[Collected data entries]
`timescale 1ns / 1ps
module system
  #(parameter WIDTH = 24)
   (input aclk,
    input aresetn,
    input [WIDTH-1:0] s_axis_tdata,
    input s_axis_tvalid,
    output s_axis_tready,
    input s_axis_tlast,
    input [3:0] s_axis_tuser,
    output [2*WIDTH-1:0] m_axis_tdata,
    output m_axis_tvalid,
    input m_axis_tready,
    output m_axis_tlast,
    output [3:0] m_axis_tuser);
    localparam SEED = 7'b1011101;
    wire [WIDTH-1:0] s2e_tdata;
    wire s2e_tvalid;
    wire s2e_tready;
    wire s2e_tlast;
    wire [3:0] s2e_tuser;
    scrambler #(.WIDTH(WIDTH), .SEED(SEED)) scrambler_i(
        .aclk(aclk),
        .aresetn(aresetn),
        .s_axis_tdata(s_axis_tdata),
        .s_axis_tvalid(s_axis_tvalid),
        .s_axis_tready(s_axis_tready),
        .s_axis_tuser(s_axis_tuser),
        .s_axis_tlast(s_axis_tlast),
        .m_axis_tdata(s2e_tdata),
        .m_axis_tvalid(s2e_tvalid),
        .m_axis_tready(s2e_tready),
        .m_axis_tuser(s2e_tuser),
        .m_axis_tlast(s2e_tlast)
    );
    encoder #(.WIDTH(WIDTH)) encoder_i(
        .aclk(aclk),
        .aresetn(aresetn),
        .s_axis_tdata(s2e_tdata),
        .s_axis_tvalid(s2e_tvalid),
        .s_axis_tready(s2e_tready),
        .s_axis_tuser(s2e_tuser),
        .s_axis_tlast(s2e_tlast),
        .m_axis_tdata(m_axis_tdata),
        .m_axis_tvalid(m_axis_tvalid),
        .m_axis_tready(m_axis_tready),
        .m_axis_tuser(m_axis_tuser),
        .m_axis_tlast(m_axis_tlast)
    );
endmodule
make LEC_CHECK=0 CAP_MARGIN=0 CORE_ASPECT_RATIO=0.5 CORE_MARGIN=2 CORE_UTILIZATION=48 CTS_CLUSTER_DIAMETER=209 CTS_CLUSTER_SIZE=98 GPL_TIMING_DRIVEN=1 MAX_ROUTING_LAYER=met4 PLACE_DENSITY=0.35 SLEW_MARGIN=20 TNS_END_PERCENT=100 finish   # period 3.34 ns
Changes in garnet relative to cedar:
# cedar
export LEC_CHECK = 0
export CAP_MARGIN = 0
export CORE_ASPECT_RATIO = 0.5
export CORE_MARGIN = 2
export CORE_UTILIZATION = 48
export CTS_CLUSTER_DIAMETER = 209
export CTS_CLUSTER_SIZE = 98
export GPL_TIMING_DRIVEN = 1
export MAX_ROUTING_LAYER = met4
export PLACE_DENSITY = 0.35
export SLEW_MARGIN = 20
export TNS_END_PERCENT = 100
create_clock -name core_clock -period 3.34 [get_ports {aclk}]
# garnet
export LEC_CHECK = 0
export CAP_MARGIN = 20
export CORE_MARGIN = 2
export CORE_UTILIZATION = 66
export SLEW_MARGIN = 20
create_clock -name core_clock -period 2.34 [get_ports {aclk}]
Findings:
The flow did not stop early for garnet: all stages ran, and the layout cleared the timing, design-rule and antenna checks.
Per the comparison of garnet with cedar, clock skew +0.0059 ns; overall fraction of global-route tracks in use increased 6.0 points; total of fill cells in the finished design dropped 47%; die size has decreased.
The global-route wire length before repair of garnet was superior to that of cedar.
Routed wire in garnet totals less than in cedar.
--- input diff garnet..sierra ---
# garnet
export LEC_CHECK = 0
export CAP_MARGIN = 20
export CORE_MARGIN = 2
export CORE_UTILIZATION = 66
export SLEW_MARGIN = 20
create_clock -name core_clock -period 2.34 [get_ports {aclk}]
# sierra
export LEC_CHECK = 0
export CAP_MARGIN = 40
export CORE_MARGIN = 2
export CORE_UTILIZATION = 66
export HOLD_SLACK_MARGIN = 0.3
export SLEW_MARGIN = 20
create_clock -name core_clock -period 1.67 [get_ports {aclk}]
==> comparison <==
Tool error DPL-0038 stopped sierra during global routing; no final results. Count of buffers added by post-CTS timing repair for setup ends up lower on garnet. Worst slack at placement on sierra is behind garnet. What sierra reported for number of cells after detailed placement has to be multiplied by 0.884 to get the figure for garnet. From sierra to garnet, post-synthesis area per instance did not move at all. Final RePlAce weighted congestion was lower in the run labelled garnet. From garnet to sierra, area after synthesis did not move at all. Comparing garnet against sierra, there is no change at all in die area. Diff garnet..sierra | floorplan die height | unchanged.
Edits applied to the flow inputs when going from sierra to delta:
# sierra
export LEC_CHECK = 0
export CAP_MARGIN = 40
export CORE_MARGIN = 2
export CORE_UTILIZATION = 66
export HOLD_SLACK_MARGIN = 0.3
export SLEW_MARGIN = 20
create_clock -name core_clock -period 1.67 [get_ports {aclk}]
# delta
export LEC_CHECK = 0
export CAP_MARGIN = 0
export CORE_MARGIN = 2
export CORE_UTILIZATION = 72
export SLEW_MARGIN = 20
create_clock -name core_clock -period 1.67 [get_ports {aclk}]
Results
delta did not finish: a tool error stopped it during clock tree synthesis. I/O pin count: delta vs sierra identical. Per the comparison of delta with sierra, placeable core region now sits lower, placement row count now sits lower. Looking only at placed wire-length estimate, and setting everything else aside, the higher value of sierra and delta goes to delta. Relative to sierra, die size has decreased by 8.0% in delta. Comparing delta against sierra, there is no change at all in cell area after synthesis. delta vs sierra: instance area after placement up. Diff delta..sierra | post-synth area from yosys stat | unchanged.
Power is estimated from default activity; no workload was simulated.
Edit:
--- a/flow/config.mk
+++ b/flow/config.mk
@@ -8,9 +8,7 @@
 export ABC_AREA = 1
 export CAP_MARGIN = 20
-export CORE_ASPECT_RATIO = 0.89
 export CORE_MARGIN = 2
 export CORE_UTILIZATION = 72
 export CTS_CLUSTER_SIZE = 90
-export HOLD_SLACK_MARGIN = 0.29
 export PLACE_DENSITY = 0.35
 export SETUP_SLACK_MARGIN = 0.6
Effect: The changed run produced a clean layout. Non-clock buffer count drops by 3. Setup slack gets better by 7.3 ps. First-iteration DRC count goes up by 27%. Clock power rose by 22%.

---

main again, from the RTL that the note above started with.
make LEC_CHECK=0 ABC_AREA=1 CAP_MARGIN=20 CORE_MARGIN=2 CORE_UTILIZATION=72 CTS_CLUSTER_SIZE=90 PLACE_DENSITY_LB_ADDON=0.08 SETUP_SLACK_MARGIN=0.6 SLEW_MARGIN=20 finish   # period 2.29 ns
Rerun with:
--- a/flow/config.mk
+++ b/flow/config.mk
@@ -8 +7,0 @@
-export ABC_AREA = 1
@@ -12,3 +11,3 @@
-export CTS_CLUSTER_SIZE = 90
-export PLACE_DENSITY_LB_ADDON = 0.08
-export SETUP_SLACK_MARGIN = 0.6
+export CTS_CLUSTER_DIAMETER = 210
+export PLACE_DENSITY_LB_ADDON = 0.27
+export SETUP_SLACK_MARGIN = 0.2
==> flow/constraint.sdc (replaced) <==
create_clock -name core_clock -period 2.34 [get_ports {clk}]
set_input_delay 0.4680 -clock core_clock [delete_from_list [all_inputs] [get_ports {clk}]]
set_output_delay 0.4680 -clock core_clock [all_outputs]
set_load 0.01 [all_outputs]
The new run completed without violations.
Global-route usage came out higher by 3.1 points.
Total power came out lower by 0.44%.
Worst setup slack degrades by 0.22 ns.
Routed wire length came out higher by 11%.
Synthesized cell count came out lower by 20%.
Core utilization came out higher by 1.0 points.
==> flow/design.v (excerpt) <==
module x_corr #(parameter xi_bits = 12,
                parameter xq_bits = 12,
                parameter yi_bits = 12,
                parameter yq_bits = 12,
                parameter i_bits = 31,
                parameter q_bits = 31,
                parameter length = 102,
                parameter length_counter_bits = 7,
                parameter out_max_bits = 62
                )
   (input clk,
    input                              rst,
    output                             s_axis_tready,
    input [xi_bits - 1:0]              xi,
    input [xq_bits - 1:0]              xq,
    input [yi_bits - 1:0]              yi,
    input [yq_bits - 1:0]              yq,
    input                              m_axis_tvalid,
    input                              m_axis_tready,
    output [out_max_bits - 1:0]        out_max,
    output [length_counter_bits - 1:0] index,
    output                             s_axis_tvalid
    );
Size: ~13,000 cells after synthesis, about 690 flip-flops.
clock: 6.76 ns
lec_check: 0
cap_margin: 30
core_margin: 2
core_utilization: 72
cts_cluster_diameter: 57
cts_cluster_size: 39
place_density: 0.63
setup_slack_margin: -0.45
slew_margin: 20
run.sh (not shown) runs the stock make flow with config.mk's settings and CLKGATE_MAP_FILE=.
The starting point completed and failed the layout checks on setup timing.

# Task requirements
Where in the entries above does the word "cedar" appear? Copy each line that has it.

# Your solution
Changes in garnet relative to cedar:
# cedar
Per the comparison of garnet with cedar, clock skew +0.0059 ns; overall fraction of global-route tracks in use increased 6.0 points; total of fill cells in the finished design dropped 47%; die size has decreased.
The global-route wire length before repair of garnet was superior to that of cedar.
Routed wire in garnet totals less than in cedar.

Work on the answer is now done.